Joyce, coincidentally, was working at the Tyson plant when Berg opened its doors.
Working at Tyson was an ordeal, she recalled.
“They were hurting for money so bad that there were times when employees wouldn’t get paychecks,” she said.
As fate would have it, Joyce was hired at Berg just days before Tyson officials announced the Iola plant’s closure.
RUMORS of the plant’s closure popped up in the late 1990s when the Berg facility was purchased by Sweden-based Haldex.
“I never really paid any mind to the rumors,” Jim said. “I figured if there was something we needed to know, they would tell us eventually.”
Still, there were ominous signs, first in 2007, when Haldex closed a plant in Paris, Tenn.
Jim was one of the Iola employees who went to Tennessee to help move one of the plant’s product lines to Iola.
“One of the equipment operators told us that this could very easily happen to us,” Jim said.

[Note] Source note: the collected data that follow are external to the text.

==> src/rtl/fft_input_pingpong.sv <==
// Ping-pong serial-to-parallel frame buffer feeding the FFT butterfly array.
// Optional macro BITREV_EN stores each frame in bit-reversed order for a DIT datapath.
module fft_input_pingpong #(
   parameter int N       = 16,
   parameter int Q       = 8,
   parameter int NPT     = 32,
   parameter int LOG2NPT = 5
) (
   input  logic             clk2,
   input  logic             rst,
   input  logic             in_valid,
   input  logic [N-1:0]     in_data,
   input  logic             in_sof,
   output logic             in_ready,
   output logic             out_valid,
   input  logic             out_ack,
   output logic [NPT*N-1:0] out_data,
   output logic             ovf
);

   if (LOG2NPT != $clog2(NPT)) begin : g_chk_log2
      $error("fft_input_pingpong: LOG2NPT (%0d) does not match NPT (%0d)", LOG2NPT, NPT);
   end
   if (NPT < 4 || NPT > 1024 || (NPT & (NPT - 1)) != 0) begin : g_chk_npt
      $error("fft_input_pingpong: NPT (%0d) must be a power of two in 4..1024", NPT);
   end
   if (Q < 0 || Q >= N) begin : g_chk_q
      $error("fft_input_pingpong: Q (%0d) must lie in 0..N-1", Q);
   end

   logic [N-1:0]       r_bank [2][NPT];
   logic [LOG2NPT-1:0] r_wr_cnt;
   logic               r_wr_sel;
   logic               r_rd_sel;
   logic [1:0]         r_full;
   logic               r_ovf;

   logic               w_accept;
   logic               w_ack;
   logic               w_last;
   logic [LOG2NPT-1:0] w_addr;
   logic [1:0]         w_full_nxt;

`ifdef BITREV_EN
   function automatic logic [LOG2NPT-1:0] bitrev(input logic [LOG2NPT-1:0] v);
      logic [LOG2NPT-1:0] r;
      for (int i = 0; i < LOG2NPT; i++) r[i] = v[LOG2NPT-1-i];
      return r;
   endfunction

   assign w_addr = in_sof ? '0 : bitrev(r_wr_cnt);
`else
   assign w_addr = in_sof ? '0 : r_wr_cnt;
`endif

   // The write bank is only ever blocked when both banks hold unread frames.
   assign in_ready  = ~r_full[r_wr_sel];
   assign out_valid = r_full[r_rd_sel];
   assign ovf       = r_ovf;
   assign w_accept  = in_valid & in_ready;
   assign w_ack     = out_valid & out_ack;
   assign w_last    = w_accept & ~in_sof & (r_wr_cnt == LOG2NPT'(NPT - 1));

   for (genvar k = 0; k < NPT; k++) begin : g_out
      assign out_data[k*N +: N] = r_bank[r_rd_sel][k];
   end

   // A completing write and an ack always target different banks, so both apply.
   always_comb begin
      // NOTE: default first so every path assigns w_full_nxt and no latch is inferred.
      w_full_nxt = r_full;
      if (w_ack)  w_full_nxt[r_rd_sel] = 1'b0;
      if (w_last) w_full_nxt[r_wr_sel] = 1'b1;
   end

   always_ff @(posedge clk2 or posedge rst) begin
      if (rst) begin
         // NOTE: banks are reset because out_data must read zero straight out of reset.
         for (int b = 0; b < 2; b++) begin
            for (int k = 0; k < NPT; k++) r_bank[b][k] <= '0;
         end
         r_wr_cnt <= '0;
         r_wr_sel <= 1'b0;
         r_rd_sel <= 1'b0;
         r_full   <= 2'b00;
         r_ovf    <= 1'b0;
      end else begin
         // NOTE: non-blocking so every register samples pre-edge values of the others.
         if (w_accept) begin
            r_bank[r_wr_sel][w_addr] <= in_data;
            if (in_sof) r_wr_cnt <= LOG2NPT'(1);
            else        r_wr_cnt <= r_wr_cnt + 1'b1;
         end
         if (w_last) r_wr_sel <= ~r_wr_sel;
         if (w_ack)  r_rd_sel <= ~r_rd_sel;
         r_full <= w_full_nxt;
         if (in_valid & ~in_ready) r_ovf <= 1'b1;
      end
   end

endmodule

==> config.mk <==
export PLATFORM = sky130hd
export DESIGN_NAME = fft_input_pingpong
export DESIGN_NICKNAME = d
export VERILOG_FILES = /design/src/rtl/fft_input_pingpong.sv
export SDC_FILE = /design/constraint.sdc
export NUM_CORES = 2
export LEC_CHECK = 0
export BUFFER_PORTS_ARGS = -buffer_cell sky130_fd_sc_hd__buf_2
export CAP_MARGIN = 20
export CORE_MARGIN = 2
export CORE_UTILIZATION = 40
export CTS_CLUSTER_SIZE = 10
export DETAILED_ROUTE_END_ITERATION = 16
export PLACE_DENSITY = 0.66
export SLEW_MARGIN = 25
export SYNTH_ARGS = -nofsm -noshare
export SYNTH_HDL_FRONTEND = slang
export SYNTH_SLANG_ARGS = --single-unit
==> constraint.sdc <==
create_clock -name clk2 -period 76.2 [get_ports clk2]
set_input_delay 11.43 -clock clk2 [delete_from_list [all_inputs] [get_ports clk2]]
set_output_delay 11.43 -clock clk2 [all_outputs]
set_load 0.005 [all_outputs]
==> results_dict.tcl <==
set metrics [dict create \
    crit_family "buffers and inverters" \
    setup_viol 0 \
    synthTopCellsByArea "dfrtp_1 (56%), mux2_2 (32%), mux2_4 (3.9%), mux2_1 (2.0%), nand3_4 (1.7%)" \
    p_leak_nw 28.2 \
    cts_root_buf "clkbuf_16" \
    synth_top_cell_by_area "dfrtp_1" \
    io_buffer_count 535 \
    crit_top_cell "buf_4" \
    drv_cap 0 \
    yosys_warnings 0 \
    grt_max_degree 164 \
    r2r_cells 4 \
    fin_nets 3400 \
    clk_pin_slew_ns 0.06 \
    yosysMostFrequentCell "mux2_2" \
    dieArea_um2 119000 \
    power.total_mw 1.33 \
    cts_htree_levels 3 \
    drt_iter0_drc 1153 \
    r2r-start "r_wr_cnt[3]" \
    fp.dieH_um 345 \
    worstMarginPinSlew_ns 1.18 \
    cts_buffers 118 \
    critical_path_class "flip-flop to output pin" \
    cts_tree "done" \
    crit_end "out_data[49]" \
    die_x_um 345 \
    avgSynthCellArea_um2 15.7 \
    status "completed" \
    vias_per_cell 5.27 \
    grt_pass1_vias 27479 \
    coreArea_um2 116000 \
    synth.cell_area_um2 46500 \
    ff_latch_area_um2 25900 \
    r2r-end "r_bank[330]" \
    synth_top_family_by_area "multiplexers" \
    via_count 25994 \
    min_period_ns 15.28 \
    drc 0 \
    yosysTopAreaCellShare_pct 55.6 \
    routabilityCongestion 0.737 \
    startpoint "r_rd_sel" \
    io_pins 536 \
    drive_gt1_share_pct 65.7 \
    r2r_setup_slack_ns 73.03 \
    synth.net_count 2980 \
    ant_nets 0 \
    wirelength_mm 125 \
    clock.fmax_mhz 65.5 \
    cts_hold_buf 0 \
    areaGrowthSynthToFinish_pct 14.7 \
    hold_depth 1 \
    yosys.area_share.xor_xnor_pct 0.0188 \
    hold_class "flip-flop to flip-flop" \
    synth_simple_gate_area_share_pct 2.42 \
    grt_use_total_pct 20.9 \
    first_pass_iters 4 \
    postCtsResizedCells 0 \
    path_cells "buf_4 -> buf_4 -> mux2_2 -> buf_2" \
    p_per_area_nw_per_um2 24.9 \
    path_depth 4 \
    yosysSeqAreaShare_pct 55.6 \
    critPathBufInv 3 \
    clk_latency_ns 0.69 \
    antenna_found_initial 4 \
    cts.path.max_buffers 3 \
    rsz0062_at_grt "no" \
    multi_input_area_um2 19200 \
    grt-ovfl-total 0 \
    tns_ns 0 \
    finalClockSkew_ns 0.0187 \
    slew-limit-headroom_pct 21.3 \
    synth_fa_ha_area_share_pct 0.0538 \
    synthArstFlopShare_pct 100 \
    slowest_stage "dfrtp_4" \
    cp-start-kind "flip-flop" \
    dp_hpwl_mm 75.3 \
    ys_types 43 \
    detail_route.wl_per_cell_um 25.2 \
    worstPathMaxFanout 65 \
    ys_seq_elements 1034 \
    worstPathArrival_ns 3.85 \
    slowest_delay_ns 0.88 \
    muxShareOfSynthArea_pct 38.2 \
    synth_cells 2957 \
    ys.flop_type "dfrtp_1" \
    rows 125 \
    crit_path_end_kind "output pin" \
    synthTopCellsByCount "mux2_2 (1334), dfrtp_1 (1034), clkbuf_1 (140)" \
    clkSinkCount 1034 \
    cp.required_ns 64.77 \
    hold_viol_final 0 \
    start_util_pct 40.2 \
    postCtsSetupBuffers 0 \
    post-route-period-util_pct 20.0 \
    synth_enable_flop_cells 0 \
    vdd.ir_drop.worst_v 0.0000192 \
    final_max_slew_viol_count 0 \
    grt_pass1_wl_mm 188 \
    synth-compound-area-share_pct 0.376 \
    n_fill_cell 10326 \
]
per-stage QoR:
step | setup WS (ns) | hold WS [ns] | utilization, % | std cells | cell area (um2)
2_1_floorplan | 35.67 | 0.452 | - | 2957 | 46500
3_3_place_gp | 59.63 | 0.455 | 43.2 | 4780 | 50000
3_5_place_dp | 59.65 | 0.457 | 43.3 | 4781 | 50100
4_1_cts | 60.40 | 0.473 | 46.1 | 4936 | 53400
5_1_grt | 60.41 | 0.496 | 46.1 | 4936 | 53400
6_report | 60.92 | 0.472 | 46.1 | 4937 | 53400
cell families after synthesis:
logic type                 count (synthesis)
buffers and inverters                    276
muxes                                   1540
and+or+nand+nor                           85
adders and majority gates                  2
xor gates and xnor gates                   1
DFF                                     1034
AOI/OAI and AO/OA                         19
registers in the layout (all words and copies together) (netlist names):
name,cells
r_bank,1024
r_full,2
r_wr_sel,1
r_rd_sel,1
r_wr_cnt,5
ovf,1
how the worst min path moves through the flow:
| stage | from | endpoint | slack (ns) |
|---|---|---|---|
| after global placement | ovf | ovf | 0.46 |
| after CTS | ovf | ovf | 0.47 |
| after detailed placement | ovf | ovf | 0.46 |
| final | ovf | ovf | 0.47 |
| after global routing | ovf | ovf | 0.50 |
| after floorplan | r_bank[256] | r_bank[256] | 0.45 |
placed cells by master (no fill, tap or decap), drive strengths merged, types with 3 or more instances in the layout:
master,synthesis,layout
mux2,1539,1539
dfrtp,1034,1034
buf,133,573
clkbuf,140,147
nand3,51,51
and3,8,8
o211ai,6,6
inv,3,6
and4bb,5,5
nor2b,5,5
a21oi,3,3
nor3b,3,3
nor4b,3,3
power breakdown:
group | switching [mW] | internal [mW]
clock network | 0.214 | 0.292
registers | 0.0237 | 0.596
logic | 0.0995 | 0.105
layer usage:
| layer | routed length [um] | vias up | track usage [%] |
|---|---|---|---|
| met3 | 6680 | 169 | 5.16 |
| met2 | 58500 | 530 | 33.3 |
| li1 | - | 11379 | - |
| met4 | 2970 | 0 | 5.36 |
| met5 | 0 | - | 0 |
| met1 | 56500 | 13916 | 28.5 |
cell type report:
type / count / area share (%)
timing repair buffer: 573 / 5.75
clock buffer: 147 / 6.00
clock inverter: 8 / 0.173
tap: 1524 / 3.57
sequential: 1034 / 48.5
antenna: 1 / 0.00469
multi-input combinational: 1647 / 36.0
inverter: 3 / 0.0351
Note: power is estimated with default switching activity, not from simulation.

“Sure enough, we were next on the list.”
“Heck, it could happen to the people in Monterrey down the road, for that
matter,” Joyce added.
JOYCE IS nonetheless encouraged by the community’s response to the Iola plant’s closing. She would like to see more, adding that the people of Greensburg could serve as an example.
Greensburg was devastated by a tornado in May 2007 that wiped 95 percent of the community off the map.
“The people in Greensburg didn’t let a tornado stop them from thinking about the future,” Joyce said. “We don’t need to let Haldex’s closing stop us from doing the same thing.”